__What to do__. From the entries below, return exactly the lines beginning at the one that contains "[final timing paths]" and ending at the one that contains "worst max register", both of them included, and only those lines.

__Records for the task__.
━━━

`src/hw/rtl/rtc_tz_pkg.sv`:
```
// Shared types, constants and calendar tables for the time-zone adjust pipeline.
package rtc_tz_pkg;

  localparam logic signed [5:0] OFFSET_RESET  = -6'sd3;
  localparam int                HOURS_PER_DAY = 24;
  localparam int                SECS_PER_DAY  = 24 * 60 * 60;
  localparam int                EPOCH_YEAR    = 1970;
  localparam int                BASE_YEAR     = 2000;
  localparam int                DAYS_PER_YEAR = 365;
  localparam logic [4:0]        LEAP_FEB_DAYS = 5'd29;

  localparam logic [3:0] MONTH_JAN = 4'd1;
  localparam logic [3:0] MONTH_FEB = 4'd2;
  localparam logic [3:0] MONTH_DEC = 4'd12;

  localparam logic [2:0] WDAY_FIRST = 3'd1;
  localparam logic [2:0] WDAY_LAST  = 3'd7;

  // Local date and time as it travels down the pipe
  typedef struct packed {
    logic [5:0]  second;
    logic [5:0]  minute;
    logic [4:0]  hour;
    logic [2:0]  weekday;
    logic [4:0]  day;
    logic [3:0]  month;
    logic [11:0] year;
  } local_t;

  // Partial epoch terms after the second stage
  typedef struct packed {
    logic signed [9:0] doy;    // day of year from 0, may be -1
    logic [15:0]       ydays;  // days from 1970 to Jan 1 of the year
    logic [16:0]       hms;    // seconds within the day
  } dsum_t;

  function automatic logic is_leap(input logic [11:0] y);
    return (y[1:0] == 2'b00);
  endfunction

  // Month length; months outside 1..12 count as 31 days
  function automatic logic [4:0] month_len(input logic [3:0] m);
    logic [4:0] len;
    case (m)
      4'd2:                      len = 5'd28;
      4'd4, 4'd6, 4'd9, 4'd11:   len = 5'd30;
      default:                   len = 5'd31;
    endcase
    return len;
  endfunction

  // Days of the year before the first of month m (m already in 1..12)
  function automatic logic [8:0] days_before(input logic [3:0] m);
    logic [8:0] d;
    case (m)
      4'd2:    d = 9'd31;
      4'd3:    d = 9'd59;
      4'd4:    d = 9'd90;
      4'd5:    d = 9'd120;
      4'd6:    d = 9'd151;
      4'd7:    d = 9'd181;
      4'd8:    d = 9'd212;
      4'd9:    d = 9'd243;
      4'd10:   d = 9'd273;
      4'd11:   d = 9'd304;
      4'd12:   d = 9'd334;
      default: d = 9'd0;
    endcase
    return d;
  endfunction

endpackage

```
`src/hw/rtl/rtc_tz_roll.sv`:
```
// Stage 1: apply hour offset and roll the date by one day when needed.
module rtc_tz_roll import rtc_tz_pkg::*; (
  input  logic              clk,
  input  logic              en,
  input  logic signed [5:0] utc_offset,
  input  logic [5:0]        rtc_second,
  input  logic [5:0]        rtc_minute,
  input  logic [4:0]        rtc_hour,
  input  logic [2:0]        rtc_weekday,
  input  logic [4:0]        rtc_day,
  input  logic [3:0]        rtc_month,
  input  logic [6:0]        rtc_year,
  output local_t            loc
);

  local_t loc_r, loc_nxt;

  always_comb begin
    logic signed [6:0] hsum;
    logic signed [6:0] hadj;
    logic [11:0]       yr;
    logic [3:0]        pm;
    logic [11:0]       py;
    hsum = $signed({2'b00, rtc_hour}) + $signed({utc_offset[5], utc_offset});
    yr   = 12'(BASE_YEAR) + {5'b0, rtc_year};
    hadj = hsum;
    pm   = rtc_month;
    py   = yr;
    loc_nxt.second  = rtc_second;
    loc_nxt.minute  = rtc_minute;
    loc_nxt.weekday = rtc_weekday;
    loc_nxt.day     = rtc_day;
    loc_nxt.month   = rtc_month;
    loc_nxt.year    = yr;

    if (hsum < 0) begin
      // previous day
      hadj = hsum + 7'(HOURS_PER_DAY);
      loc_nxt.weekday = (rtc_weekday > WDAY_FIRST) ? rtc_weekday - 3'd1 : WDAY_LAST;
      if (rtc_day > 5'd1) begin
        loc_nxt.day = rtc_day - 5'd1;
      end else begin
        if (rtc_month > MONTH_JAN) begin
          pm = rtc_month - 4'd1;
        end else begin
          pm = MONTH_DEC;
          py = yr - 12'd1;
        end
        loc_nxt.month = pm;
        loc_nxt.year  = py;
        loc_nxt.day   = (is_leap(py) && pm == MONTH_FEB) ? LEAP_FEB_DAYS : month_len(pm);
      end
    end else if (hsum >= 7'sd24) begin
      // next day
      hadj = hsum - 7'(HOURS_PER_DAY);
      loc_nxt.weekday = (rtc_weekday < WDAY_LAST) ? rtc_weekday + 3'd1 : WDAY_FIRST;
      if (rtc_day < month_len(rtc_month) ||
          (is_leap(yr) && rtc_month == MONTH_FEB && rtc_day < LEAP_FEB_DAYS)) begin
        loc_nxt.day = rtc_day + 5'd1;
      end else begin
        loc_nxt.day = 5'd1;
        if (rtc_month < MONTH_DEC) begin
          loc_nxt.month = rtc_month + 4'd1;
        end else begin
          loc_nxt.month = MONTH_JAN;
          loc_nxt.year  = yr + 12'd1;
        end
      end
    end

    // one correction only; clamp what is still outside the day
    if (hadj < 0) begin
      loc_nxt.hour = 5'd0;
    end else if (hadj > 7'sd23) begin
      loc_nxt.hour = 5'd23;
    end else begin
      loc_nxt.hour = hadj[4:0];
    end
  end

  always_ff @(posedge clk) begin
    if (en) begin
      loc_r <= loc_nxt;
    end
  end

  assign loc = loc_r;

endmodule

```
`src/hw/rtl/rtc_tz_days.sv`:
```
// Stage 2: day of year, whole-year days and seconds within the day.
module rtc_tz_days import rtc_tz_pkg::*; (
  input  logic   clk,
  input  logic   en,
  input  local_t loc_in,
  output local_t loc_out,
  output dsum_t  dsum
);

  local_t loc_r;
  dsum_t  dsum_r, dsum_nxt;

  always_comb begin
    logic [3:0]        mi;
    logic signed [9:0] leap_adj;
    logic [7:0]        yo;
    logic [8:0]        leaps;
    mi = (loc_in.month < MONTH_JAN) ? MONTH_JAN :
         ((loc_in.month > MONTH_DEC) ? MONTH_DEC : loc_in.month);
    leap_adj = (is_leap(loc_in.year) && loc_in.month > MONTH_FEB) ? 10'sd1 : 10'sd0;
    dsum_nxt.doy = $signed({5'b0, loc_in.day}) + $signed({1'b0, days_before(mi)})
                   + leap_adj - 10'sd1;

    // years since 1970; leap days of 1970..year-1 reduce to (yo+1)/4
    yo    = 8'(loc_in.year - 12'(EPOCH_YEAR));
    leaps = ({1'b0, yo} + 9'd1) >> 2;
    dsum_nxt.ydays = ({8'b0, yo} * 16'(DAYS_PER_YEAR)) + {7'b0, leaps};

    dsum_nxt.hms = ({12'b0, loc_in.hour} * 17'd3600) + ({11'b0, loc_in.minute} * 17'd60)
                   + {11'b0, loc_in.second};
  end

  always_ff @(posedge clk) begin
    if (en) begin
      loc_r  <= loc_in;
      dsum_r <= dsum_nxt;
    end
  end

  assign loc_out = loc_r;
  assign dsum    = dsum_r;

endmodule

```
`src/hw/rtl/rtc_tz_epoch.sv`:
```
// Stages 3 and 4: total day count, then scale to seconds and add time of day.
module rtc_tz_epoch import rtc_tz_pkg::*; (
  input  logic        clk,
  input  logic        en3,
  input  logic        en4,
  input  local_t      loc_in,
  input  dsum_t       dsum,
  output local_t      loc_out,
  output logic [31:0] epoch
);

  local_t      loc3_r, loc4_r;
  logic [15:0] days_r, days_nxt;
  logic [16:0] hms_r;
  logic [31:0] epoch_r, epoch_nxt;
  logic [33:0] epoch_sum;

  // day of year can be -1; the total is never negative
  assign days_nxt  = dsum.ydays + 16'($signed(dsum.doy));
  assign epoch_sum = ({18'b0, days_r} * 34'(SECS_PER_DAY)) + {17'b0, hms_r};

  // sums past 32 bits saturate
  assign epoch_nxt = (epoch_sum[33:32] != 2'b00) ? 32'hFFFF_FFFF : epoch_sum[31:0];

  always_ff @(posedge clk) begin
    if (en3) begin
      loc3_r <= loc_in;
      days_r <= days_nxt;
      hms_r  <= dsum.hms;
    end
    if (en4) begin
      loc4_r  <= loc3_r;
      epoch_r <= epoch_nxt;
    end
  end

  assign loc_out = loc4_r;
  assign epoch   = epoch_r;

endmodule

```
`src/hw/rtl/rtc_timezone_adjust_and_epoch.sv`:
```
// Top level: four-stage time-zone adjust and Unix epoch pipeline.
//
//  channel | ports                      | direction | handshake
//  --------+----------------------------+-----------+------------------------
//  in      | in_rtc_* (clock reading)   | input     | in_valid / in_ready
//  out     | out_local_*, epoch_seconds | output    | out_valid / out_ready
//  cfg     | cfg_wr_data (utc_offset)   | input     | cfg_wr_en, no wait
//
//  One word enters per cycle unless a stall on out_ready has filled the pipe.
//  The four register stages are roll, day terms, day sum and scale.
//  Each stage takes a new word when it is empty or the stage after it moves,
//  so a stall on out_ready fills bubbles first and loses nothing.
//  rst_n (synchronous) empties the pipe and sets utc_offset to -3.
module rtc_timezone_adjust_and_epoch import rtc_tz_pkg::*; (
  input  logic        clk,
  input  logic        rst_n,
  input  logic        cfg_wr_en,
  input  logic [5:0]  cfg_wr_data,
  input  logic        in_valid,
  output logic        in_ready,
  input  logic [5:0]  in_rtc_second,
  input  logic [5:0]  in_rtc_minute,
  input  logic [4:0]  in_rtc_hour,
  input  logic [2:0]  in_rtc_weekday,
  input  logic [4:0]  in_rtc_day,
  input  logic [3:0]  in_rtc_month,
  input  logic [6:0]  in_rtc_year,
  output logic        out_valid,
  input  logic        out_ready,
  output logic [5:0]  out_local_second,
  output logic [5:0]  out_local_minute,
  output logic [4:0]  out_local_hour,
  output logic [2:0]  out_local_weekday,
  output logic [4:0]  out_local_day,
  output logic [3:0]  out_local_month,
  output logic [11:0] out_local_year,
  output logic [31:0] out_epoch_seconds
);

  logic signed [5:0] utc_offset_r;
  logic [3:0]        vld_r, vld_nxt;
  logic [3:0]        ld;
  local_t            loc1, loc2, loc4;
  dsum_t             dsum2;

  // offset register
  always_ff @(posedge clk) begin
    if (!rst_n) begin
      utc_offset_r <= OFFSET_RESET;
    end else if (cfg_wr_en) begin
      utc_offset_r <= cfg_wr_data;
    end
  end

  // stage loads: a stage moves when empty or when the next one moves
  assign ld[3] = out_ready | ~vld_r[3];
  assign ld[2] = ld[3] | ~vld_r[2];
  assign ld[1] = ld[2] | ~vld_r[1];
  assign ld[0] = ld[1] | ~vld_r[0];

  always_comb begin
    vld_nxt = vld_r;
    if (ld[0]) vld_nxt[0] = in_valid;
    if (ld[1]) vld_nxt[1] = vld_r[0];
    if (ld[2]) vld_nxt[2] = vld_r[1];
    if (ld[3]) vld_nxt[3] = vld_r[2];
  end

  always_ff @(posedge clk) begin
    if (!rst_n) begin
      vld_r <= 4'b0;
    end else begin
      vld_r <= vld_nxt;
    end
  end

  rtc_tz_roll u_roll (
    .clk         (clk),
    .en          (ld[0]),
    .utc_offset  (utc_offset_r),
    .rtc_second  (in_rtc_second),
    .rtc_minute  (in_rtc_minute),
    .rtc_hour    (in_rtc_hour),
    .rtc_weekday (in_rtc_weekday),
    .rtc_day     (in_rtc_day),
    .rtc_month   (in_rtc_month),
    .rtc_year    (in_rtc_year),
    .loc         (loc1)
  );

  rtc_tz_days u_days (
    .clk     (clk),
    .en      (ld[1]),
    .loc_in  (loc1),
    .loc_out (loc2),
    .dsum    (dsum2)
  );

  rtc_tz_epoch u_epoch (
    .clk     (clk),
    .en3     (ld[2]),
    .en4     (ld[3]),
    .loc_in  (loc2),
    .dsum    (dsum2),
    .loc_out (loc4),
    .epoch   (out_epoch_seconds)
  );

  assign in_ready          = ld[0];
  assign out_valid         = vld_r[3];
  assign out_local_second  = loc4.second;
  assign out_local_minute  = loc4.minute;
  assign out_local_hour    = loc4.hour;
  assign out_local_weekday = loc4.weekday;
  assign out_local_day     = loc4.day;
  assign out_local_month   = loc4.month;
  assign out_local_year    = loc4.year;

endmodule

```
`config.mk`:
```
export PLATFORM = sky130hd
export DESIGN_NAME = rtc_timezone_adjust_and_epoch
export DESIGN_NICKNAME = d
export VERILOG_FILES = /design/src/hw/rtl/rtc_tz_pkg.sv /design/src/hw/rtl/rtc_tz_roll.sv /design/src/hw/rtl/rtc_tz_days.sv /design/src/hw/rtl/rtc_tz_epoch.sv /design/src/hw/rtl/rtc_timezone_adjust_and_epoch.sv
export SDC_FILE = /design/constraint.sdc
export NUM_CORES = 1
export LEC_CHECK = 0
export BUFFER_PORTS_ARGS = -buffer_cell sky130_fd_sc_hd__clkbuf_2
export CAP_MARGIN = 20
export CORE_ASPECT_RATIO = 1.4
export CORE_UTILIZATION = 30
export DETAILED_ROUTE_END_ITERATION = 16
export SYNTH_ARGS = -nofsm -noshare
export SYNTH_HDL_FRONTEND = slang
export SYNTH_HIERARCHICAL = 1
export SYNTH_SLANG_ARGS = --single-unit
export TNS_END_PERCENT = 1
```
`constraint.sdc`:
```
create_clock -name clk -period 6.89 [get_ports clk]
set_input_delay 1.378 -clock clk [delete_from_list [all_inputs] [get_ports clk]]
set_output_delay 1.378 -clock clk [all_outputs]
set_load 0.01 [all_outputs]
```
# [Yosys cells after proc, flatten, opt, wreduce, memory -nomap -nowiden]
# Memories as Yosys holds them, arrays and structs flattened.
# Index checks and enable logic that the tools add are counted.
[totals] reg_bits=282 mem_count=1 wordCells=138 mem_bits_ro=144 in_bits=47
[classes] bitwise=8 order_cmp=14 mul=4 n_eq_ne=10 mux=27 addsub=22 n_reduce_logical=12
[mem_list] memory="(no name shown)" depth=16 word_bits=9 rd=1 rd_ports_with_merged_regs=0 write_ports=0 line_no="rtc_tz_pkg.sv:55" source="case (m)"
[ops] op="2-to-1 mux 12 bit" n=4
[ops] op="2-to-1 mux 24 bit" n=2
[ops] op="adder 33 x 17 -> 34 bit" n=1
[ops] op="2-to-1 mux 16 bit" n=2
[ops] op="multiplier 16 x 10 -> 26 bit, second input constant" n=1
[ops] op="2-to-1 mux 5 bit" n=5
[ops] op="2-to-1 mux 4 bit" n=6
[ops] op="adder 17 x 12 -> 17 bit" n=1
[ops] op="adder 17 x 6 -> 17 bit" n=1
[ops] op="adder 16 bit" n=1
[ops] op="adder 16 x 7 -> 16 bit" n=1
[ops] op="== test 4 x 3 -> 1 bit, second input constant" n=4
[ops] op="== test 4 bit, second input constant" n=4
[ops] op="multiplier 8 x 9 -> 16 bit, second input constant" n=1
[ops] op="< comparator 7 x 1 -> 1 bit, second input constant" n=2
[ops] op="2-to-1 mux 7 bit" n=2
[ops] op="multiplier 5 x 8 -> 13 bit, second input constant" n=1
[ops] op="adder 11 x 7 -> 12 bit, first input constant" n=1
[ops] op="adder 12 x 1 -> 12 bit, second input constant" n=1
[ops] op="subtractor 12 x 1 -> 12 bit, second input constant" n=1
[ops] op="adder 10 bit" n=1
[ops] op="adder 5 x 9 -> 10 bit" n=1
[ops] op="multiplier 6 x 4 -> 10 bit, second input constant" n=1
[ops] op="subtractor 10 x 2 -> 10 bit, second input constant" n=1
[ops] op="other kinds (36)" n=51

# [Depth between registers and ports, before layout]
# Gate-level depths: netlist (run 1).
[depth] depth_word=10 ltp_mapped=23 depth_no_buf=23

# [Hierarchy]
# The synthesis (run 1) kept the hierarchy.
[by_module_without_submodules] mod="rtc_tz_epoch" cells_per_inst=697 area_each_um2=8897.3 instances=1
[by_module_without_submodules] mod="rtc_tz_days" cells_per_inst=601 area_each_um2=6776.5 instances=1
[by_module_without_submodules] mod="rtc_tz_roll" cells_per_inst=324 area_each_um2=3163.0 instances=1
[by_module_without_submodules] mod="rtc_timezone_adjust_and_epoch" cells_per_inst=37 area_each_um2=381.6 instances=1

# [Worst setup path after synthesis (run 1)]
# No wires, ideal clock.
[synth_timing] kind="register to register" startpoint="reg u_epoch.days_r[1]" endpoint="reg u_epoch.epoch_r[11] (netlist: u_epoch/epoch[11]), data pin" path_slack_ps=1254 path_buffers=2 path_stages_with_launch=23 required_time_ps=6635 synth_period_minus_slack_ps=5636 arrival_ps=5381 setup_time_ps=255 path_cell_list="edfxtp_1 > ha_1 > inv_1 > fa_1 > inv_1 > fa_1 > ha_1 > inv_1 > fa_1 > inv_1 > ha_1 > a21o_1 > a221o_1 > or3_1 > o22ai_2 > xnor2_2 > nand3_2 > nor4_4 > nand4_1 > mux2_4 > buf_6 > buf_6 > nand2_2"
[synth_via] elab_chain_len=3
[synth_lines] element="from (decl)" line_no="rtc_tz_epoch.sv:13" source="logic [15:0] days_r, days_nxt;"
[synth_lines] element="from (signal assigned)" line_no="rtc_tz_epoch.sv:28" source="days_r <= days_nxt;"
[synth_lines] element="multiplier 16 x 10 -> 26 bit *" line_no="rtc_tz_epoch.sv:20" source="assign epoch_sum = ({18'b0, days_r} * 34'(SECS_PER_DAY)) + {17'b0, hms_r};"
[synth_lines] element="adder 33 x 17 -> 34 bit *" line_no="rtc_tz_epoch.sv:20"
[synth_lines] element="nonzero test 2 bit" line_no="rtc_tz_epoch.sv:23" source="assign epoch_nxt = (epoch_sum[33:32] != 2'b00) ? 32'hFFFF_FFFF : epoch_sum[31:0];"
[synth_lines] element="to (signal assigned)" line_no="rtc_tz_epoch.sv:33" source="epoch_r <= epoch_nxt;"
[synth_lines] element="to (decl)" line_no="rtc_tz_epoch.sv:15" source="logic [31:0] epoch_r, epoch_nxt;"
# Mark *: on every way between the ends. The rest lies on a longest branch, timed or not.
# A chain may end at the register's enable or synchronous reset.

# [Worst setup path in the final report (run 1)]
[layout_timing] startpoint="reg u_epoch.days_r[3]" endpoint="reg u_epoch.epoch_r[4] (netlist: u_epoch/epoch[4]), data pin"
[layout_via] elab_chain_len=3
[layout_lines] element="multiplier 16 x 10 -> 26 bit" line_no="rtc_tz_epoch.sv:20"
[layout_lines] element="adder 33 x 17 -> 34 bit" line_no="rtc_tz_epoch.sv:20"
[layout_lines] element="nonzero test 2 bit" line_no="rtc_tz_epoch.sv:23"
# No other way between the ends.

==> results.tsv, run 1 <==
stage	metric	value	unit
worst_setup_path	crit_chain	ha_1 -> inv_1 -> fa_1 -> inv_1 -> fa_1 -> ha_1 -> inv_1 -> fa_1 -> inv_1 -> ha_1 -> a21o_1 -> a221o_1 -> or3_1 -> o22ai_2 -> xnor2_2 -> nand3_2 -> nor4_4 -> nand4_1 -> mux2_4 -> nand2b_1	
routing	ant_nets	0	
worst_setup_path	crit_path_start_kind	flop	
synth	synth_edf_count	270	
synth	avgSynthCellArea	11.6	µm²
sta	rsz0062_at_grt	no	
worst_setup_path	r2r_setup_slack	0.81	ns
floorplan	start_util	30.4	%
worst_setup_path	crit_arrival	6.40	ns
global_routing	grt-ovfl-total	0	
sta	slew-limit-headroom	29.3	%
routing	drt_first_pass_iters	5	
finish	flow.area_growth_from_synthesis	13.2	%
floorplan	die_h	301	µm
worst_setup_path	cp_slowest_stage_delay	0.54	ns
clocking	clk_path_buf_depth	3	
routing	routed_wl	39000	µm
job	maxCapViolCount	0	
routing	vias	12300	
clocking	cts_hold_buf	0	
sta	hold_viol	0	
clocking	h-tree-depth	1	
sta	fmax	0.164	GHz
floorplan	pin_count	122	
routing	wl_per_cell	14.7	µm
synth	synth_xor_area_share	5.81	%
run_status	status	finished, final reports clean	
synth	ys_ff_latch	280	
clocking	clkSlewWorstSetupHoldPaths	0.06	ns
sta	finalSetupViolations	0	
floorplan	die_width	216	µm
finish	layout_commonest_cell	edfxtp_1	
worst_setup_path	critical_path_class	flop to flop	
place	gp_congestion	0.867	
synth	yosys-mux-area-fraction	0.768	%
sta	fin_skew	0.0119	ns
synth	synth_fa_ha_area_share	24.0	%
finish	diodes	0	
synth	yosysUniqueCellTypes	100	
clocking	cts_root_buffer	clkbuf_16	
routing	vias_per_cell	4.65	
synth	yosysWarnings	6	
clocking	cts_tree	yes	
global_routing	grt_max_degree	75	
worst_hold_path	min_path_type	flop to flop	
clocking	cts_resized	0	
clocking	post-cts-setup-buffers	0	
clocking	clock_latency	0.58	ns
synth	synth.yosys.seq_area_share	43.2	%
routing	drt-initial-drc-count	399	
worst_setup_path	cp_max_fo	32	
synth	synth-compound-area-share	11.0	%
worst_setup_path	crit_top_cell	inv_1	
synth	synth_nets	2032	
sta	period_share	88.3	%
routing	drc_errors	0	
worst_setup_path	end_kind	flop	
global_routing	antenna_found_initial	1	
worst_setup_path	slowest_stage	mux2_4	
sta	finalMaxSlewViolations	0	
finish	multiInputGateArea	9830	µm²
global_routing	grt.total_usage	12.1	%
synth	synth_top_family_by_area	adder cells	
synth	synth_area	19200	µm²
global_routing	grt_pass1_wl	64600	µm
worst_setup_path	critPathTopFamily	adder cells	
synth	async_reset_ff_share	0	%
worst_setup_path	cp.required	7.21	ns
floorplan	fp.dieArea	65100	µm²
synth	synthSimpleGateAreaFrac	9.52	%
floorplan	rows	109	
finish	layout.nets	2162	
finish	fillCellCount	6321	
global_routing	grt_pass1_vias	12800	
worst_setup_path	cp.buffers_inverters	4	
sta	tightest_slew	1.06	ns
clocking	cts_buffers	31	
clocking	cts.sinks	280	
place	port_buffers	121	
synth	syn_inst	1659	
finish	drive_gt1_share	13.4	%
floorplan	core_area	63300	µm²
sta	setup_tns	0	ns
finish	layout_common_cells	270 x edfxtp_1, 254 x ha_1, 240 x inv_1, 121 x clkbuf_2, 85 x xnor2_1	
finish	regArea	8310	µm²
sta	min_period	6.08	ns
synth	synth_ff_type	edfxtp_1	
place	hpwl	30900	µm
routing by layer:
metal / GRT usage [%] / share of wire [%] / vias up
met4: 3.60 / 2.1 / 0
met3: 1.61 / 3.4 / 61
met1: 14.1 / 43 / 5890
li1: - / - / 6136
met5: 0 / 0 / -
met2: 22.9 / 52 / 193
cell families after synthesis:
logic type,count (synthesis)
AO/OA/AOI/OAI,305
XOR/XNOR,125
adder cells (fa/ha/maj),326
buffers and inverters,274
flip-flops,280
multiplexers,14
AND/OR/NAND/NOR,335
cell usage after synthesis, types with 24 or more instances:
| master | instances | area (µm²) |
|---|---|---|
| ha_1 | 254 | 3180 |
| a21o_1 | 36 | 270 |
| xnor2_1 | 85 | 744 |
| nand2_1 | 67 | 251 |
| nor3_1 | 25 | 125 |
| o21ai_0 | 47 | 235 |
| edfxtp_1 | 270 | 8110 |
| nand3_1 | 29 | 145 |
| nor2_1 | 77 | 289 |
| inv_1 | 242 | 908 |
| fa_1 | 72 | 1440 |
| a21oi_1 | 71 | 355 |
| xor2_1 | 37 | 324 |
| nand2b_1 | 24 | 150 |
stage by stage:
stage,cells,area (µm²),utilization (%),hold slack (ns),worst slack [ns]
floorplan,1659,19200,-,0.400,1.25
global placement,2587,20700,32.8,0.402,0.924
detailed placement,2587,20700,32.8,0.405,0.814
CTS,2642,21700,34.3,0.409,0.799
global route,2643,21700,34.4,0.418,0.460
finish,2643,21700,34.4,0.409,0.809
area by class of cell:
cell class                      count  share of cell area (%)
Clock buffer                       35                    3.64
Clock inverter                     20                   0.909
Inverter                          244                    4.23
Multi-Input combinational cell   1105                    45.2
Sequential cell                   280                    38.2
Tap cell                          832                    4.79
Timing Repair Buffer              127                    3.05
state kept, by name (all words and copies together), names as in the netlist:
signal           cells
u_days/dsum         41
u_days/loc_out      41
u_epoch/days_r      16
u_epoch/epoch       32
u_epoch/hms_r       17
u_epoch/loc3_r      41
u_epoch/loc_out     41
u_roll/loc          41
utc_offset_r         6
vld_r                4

━━━

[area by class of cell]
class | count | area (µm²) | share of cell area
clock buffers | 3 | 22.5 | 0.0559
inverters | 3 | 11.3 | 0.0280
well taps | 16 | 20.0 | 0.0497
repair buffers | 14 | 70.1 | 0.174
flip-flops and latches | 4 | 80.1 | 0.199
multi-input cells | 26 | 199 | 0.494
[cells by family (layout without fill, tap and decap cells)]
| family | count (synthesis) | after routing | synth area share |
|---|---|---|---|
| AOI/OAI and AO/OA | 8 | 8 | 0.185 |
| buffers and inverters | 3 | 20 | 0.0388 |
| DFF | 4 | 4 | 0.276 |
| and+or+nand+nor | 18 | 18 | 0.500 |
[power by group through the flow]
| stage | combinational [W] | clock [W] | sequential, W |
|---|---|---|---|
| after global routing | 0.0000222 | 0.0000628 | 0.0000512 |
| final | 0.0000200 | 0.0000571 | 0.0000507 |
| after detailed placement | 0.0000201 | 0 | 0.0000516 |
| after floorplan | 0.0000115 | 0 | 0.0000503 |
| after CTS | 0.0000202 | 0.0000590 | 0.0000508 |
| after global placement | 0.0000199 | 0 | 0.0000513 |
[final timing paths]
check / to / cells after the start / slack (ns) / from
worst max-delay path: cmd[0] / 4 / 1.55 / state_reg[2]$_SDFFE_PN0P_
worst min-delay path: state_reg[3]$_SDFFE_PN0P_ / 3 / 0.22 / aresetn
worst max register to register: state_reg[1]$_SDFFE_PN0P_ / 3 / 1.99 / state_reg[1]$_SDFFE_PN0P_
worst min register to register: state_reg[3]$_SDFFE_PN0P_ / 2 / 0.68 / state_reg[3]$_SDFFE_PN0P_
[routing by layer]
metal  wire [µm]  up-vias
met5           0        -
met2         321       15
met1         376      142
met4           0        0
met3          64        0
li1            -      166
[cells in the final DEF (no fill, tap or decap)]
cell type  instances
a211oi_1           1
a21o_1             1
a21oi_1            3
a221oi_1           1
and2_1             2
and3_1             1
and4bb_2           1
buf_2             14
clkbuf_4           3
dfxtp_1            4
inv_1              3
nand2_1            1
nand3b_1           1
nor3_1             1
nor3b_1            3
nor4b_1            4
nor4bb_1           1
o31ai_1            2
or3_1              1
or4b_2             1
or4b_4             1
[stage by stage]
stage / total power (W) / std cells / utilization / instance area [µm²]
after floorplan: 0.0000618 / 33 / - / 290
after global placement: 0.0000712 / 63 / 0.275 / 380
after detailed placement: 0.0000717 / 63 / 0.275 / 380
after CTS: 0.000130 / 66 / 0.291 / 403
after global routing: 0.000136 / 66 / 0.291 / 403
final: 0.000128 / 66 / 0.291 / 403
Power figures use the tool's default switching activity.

━━━

__Result for this exercise__.
[final timing paths]
check / to / cells after the start / slack (ns) / from
worst max-delay path: cmd[0] / 4 / 1.55 / state_reg[2]$_SDFFE_PN0P_
worst min-delay path: state_reg[3]$_SDFFE_PN0P_ / 3 / 0.22 / aresetn
worst max register to register: state_reg[1]$_SDFFE_PN0P_ / 3 / 1.99 / state_reg[1]$_SDFFE_PN0P_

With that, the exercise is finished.